As reviewed earlier in this paper, there is growing evidence that certain types of highly processed foods or certain ingredients in these foods appear to “hijack” the brain of vulnerable individuals in a manner similar to addictive drugs [53]. Typically, it is these types of foods that are consumed during binge episodes among people with compulsive overeating problems. Of course, not everyone with BED meets criteria for food addiction and not everyone with food addiction meets criteria for BED. However, given the behavioral and neurobiologic similarities between drug addiction and excess consumption of hyper-palatable, highly processed foods, integrating an addiction perspective into current treatments for compulsive overeating is likely to prove helpful.
Regarding the treatment of obesity, compulsive overeating is only one factor involved in the etiology of obesity. Approximately half of treatment-seeking obese people meet diagnostic criteria for BED and about half of these meet the Yale Food Addiction Scale (YFAS) criteria for food addiction [54•]. Gearhardt and colleagues [55] have convincingly argued that the application of public health policies, which have been successfully used to control the availability and use of addictive drugs, should be applied to control addictive foods. However, successful implementation of a public-health approach to “food addiction” is likely to involve a lengthy process and such efforts do not obviate the need to develop effective individual treatment strategies.
Psychoeducation
People who suffer from compulsive overeating problems are often highly self-critical and report high levels of shame related to their disordered-eating behaviors [56]. Providing psychoeducation about the neurobiologic and behavioral parallels between addiction disorders and compulsive overeating may be helpful. Understanding that they may be fighting a strong neurobiologic drive to overeat in an environment that exploits these vulnerabilities could foster a therapeutic sense of self-compassion. It may also help them accept that treatment is likely to involve enduring efforts to resist urges to overeat and to prevent relapse.

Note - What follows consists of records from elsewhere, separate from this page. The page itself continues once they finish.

==> config.mk <==
export PLATFORM = sky130hd
export DESIGN_NAME = alkshseq
export DESIGN_NICKNAME = d
export VERILOG_FILES = /design/src/rtl/alkshseq.sv
export SDC_FILE = /design/constraint.sdc
export NUM_CORES = 1
export LEC_CHECK = 0
export BUFFER_PORTS_ARGS = -buffer_cell sky130_fd_sc_hd__clkbuf_2
export CORE_ASPECT_RATIO = 0.8
export CORE_MARGIN = 10
export CORE_UTILIZATION = 50
export CTS_CLUSTER_SIZE = 30
export DETAILED_ROUTE_END_ITERATION = 10
export PLACE_DENSITY = 0.77
export SETUP_SLACK_MARGIN = 0.05
export SYNTH_ARGS = -nofsm -noshare
export SYNTH_HDL_FRONTEND = slang
export SYNTH_SLANG_ARGS = --single-unit
==> constraint.sdc <==
create_clock -name clk_h -period 1.81 [get_ports clk_h]
set_input_delay 0.362 -clock clk_h [delete_from_list [all_inputs] [get_ports clk_h]]
set_output_delay 0.362 -clock clk_h [all_outputs]
set_load 0.03 [all_outputs]
==> src/rtl/alkshseq.sv <==
// rtl/alkshseq.sv - multi-cycle shift sequencer driving the ALK ALU shift ops
module alkshseq #(
    parameter int CNT_W = 6
) (
    input  logic             clk_h,
    input  logic             reset_l,
    input  logic             start_h,
    input  logic             dir_shr_h,
    input  logic [1:0]       mode_h,
    input  logic [CNT_W-1:0] count_h,
    input  logic             fill_h,
    input  logic             stall_h,
    input  logic             abort_h,
    input  logic             alu_sout_shl_h,
    input  logic             alu_sout_shr_h,
    input  logic             alu_msb_h,
    output logic             alpctl_shl_op_h,
    output logic             alpctl_shr_op_h,
    output logic             alu_sin_h,
    output logic             carry_h,
    output logic             busy_h,
    output logic             done_h
);

    typedef enum logic [1:0] {
        S_IDLE  = 2'd0,
        S_SHIFT = 2'd1,
        S_DONE  = 2'd2
    } state_t;

    state_t           state_q, state_d;
    logic [CNT_W-1:0] cnt_q, cnt_d;
    logic             dir_q, dir_d;
    logic [1:0]       mode_q, mode_d;
    logic             carry_q, carry_d;
    logic             op_en;
    logic             shift_out;

    always_ff @(posedge clk_h or negedge reset_l) begin
        if (!reset_l) begin
            state_q <= S_IDLE;
            cnt_q   <= '0;
            dir_q   <= 1'b0;
            mode_q  <= 2'b00;
            carry_q <= 1'b0;
        end else begin
            state_q <= state_d;
            cnt_q   <= cnt_d;
            dir_q   <= dir_d;
            mode_q  <= mode_d;
            carry_q <= carry_d;
        end
    end

    // Bit leaving the ALU in the latched direction; also the rotate re-entry bit.
    assign shift_out = dir_q ? alu_sout_shr_h : alu_sout_shl_h;

    always_comb begin
        state_d = state_q;
        cnt_d   = cnt_q;
        dir_d   = dir_q;
        mode_d  = mode_q;
        carry_d = carry_q;
        op_en   = 1'b0;
        done_h  = 1'b0;
        case (state_q)
            S_IDLE: begin
                if (start_h && !abort_h) begin
                    cnt_d   = count_h;
                    dir_d   = dir_shr_h;
                    mode_d  = mode_h;
                    carry_d = 1'b0;
                    state_d = (count_h != '0) ? S_SHIFT : S_DONE;
                end
            end
            S_SHIFT: begin
                if (abort_h) begin
                    state_d = S_IDLE;
                    cnt_d   = '0;
                end else if (!stall_h && cnt_q != '0) begin
                    op_en   = 1'b1;
                    cnt_d   = cnt_q - CNT_W'(1);
                    carry_d = shift_out;
                    if (cnt_q == CNT_W'(1)) begin
                        state_d = S_DONE;
                    end
                end
            end
            S_DONE: begin
                done_h  = !abort_h;
                state_d = S_IDLE;
                cnt_d   = '0;
            end
            default: begin
                state_d = S_IDLE;
                cnt_d   = '0;
            end
        endcase
    end

    always_comb begin
        alu_sin_h = 1'b0;
        if (op_en) begin
            case (mode_q)
                2'b00:   alu_sin_h = 1'b0;
                2'b01:   alu_sin_h = dir_q ? alu_msb_h : 1'b0;
                2'b10:   alu_sin_h = shift_out;
                default: alu_sin_h = fill_h;
            endcase
        end
    end

    assign alpctl_shr_op_h = op_en & dir_q;
    assign alpctl_shl_op_h = op_en & ~dir_q;
    assign carry_h         = carry_q;
    assign busy_h          = (state_q != S_IDLE);

endmodule

Word level (Yosys, flattened, before mapping). Index checks and enable logic that the tools add are counted.

Input bits: 18. Logic and storage cells: 55. Output and inout bits: 6. Flip-flop bits (word level): 12.

Bitwise operators: 3. Reduce and logical (&&, ||, !) cells: 14. Add/subtract/negate cells: 1. Equality and inequality tests: 10. Mux-type cells: 22.

Operators by type and width (number): $mux 6 (3); $pmux 6 s2 (1); $reduce_bool 6->1 (2); $mux 1 (10); $mux 2 (5); $eq 6x1->1 const B (1); $ne 2x2->1 const B (3); $ne 3x3->1 const B (2); $sub 6x1->6 const B (1); $eq 2x1->1 const B (2); $eq 2x2->1 const B (2); $logic_not 2->1 (2); $pmux 2 s2 (1); $reduce_and 2->1 (2); $reduce_and 4->1 (1); $reduce_bool 2->1 (2); $pmux 1 s3 (1); $reduce_and 3->1 (1); $and 1x1->1 (2); $logic_and 1x1->1 (2); $logic_not 1->1 (2); $pmux 1 s2 (1); $not 1->1 (1).

Depth between registers and ports, before layout. Gate-level depths: netlist of run 1.

Depth after elaboration: 6. Mapped depth: 6. Depth with buffers taken out: 6.

Least setup slack after synthesis of run 1. No wires, ideal clock.

Path kind: register to output. Start point: reg cnt_q[0]. End point: out alu_sin_h. Data required time: 1.448 ns. Cell stages (with the launch flop): 7. Slack: -0.209 ns. Arrival time: 1.657 ns. Path buffers: 0. Cell sequence: dfrtp_1 > inv_1 > ha_1 > nor2b_1 > a21oi_1 > nand2_1 > a21oi_1.

Cells in the longest elaborated chain, start to end: 6.

RTL lines: from (decl) (line 32) `logic [CNT_W-1:0] cnt_q, cnt_d;`; from (signal assigned) (line 48) `cnt_q <= cnt_d;`; $reduce_bool 6->1 (line 80) `end else if (!stall_h && cnt_q != '0) begin`; $logic_and 1x1->1 (line 80); $mux 1 (line 80); $mux 1 (line 77) `if (abort_h) begin`; $mux 1 (line 66) `case (state_q)`; $mux 1 (line 103) `if (op_en) begin`; to (decl) (line 19) `output logic alu_sin_h,`.

No other way between the ends.

Worst setup path after layout of run 1.
Start point: reg cnt_q[0]. End point: out alpctl_shl_op_h.

Cells in the longest elaborated chain, start to end: 6.

RTL lines: $reduce_bool 6->1 (line 80); $logic_and 1x1->1 (line 80); $mux 1 (line 80); $mux 1 (line 77); $mux 1 (line 66); $and 1x1->1 (line 114) `assign alpctl_shl_op_h = op_en & ~dir_q;`; to (decl) (line 17) `output logic alpctl_shl_op_h,`.

No other way between the ends.

==> results.md, run 1 <==
* Clock transition at path regs at 0.07 ns
* Post-DP HPWL at 1980 um
* Mapped cell area at 903 sq um
* F_max at 523 MHz
* GRT overflow at 0
* Status: finished with violations
* Peak VDD IR at 710 uV
* Post-synth top area cell: dfrtp_1
* RePlAce Congestion at 0.922
* CTS max path bufs at 2
* Post-layout util at 78.6%
* Slowest cell delay on critical path at 0.37 ns
* CTS buffer count at 3
* CP Cell Sequence: inv_2 -> ha_4 -> nor2b_4 -> a21oi_4 -> nand2_4 -> nor2_4 -> buf_8
* GRT Util Overall at 15.9%
* Die width at 67.5 um
* Yosys cell types at 37
* Syn Nets at 114
* Final Cycle Share at 106%
* Final worst slack at -0.101 ns
* Critical path type: flop to output pin
* Pin count of the biggest net entering global routing at 13
* Router iterations before antenna repair at 4
* Starting Density at 53.9%
* Final hold slack at 0.312 ns
* Non-Filler Instances at 160
* Critical Path Fanout Max at 3
* Leak pwr at 0.000589 uW
* # fillers at 98
* Ant. Diodes at 0
* Final ANT Viol Nets at 0
* Initial antenna violation count at 0
* Data arrival time of the worst path at 1.55 ns
* First-pass GRT wire length at 4830 um
* Seq/Total Area, Yosys at 33.2%
* Critical path required time at 1.45 ns
* Routed WL per cell at 20.4 um
* RSZ-0062 raised after global routing: true
* Die area at 0.00392 sq mm
* Root Buffer Master: clkbuf_4
* Pins Over Slew Limit at 0
* Flops & latches, synth at 12
* Pre-CTS WS at 0.0425 ns
* Predominant post-synthesis flop cell: dfrtp_1
* IO Port Bufs at 23
* Placed cells at 146
* H-tree Lvls at 1
* Most common library cells after synthesis: a21oi_1, dfrtp_1, inv_1, nor2_1
* Clk sinks at 12
* FP Rows at 13
* Pwr dens at 816 mW/mm^2
* Asr flop ratio synth at 100%
* Vias/cell at 6.13
* Pwr Total at 1070 uW
* Vias in the first global route at 992
* Setup Skew at 0.000256 ns
* Startpoint types: flop
* Least-Margin Pin Slew at 0.702 ns
* CTS tree: built
* Core area at 0.00168 sq mm
* Post-synth top area share at 33.2%
* Via count at 980
* Synth warn at 0
* Skew-Pair Late Insertion Delay at 0.28 ns
* Total wire length at 3260 um
* Largest cells by area after synthesis: dfrtp_1, a21oi_1, mux2_1
* Worst slew margin at 52.8%
* Cells after Synth at 94
* Share of post-route cells with drive strength above 1 at 49.3%
* DRC viols at 0
* Tmin final at 1.91 ns
* Drt first-iter violations at 78
* Mapped Avg Cell Area at 9.61 sq um
* Final hold viol count at 0
* Number of flops mapped to enable cells by yosys at 0
* Fin nets at 159
* Die height at 58.0 um
* Hold crit path type: primary input to flop
* Max Cap Violations at 0
* Slowest CP cell: dfrtp_1
* CP endpoint kind: output pin
* Failing checks: setup timing
* Ports at 24
* # setup viols final at 7
* Layout Area Growth over Synthesis at 45.7%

Managing Food Cravings and Difficulties with Inhibitory Control
A core feature of food addiction among overweight individuals with BED is intense food cravings in response to various conditioned cues and strong corresponding urges to overeat despite being sufficiently nourished and, in most cases, overweight or obese [57]. Such individuals report food preoccupation in the absence of food deprivation, and exhibit strong physiologic responses to anticipatory food cues, including thoughts or images of food [58•]. This process is akin to the development of withdrawal symptoms in drug addiction. Thus, to interrupt compulsive-overeating symptoms, individuals with food-addiction symptoms need to develop strategies to increase their ability to sit with food cravings and inhibit urges to overeat. A strategy adapted from Marlatt and Gordon’s [59] addiction-treatment manual can be helpful in achieving this goal. This strategy involves employing acceptance-oriented imagery to cope with urges, termed “urge-surfing”, to teach clients that cravings will subside if not acted upon. A recent study found evidence that a brief guided-imagery intervention designed to interrupt elaboration of involuntary food thoughts was associated with reduced food cravings [60]. Similarly, mindfulness-skills training may be helpful for increasing a detached awareness of food cravings and urges to overeat [61]. In addition, distress-tolerance skills training — designed to help suffers tolerate food cravings and inhibit urges to overeat impulsively in response to food cravings — is likely to be of central importance in the treatment of food addiction [61]. Another potentially helpful strategy, adopted from substance-abuse treatment, is cue exposure with response prevention [62]. Treatment consists of repeated exposure to conditioned food cues, but eating (the response) is prevented. There is evidence from various small-scale studies that this approach results in reduced cravings and urges among binge eaters [62].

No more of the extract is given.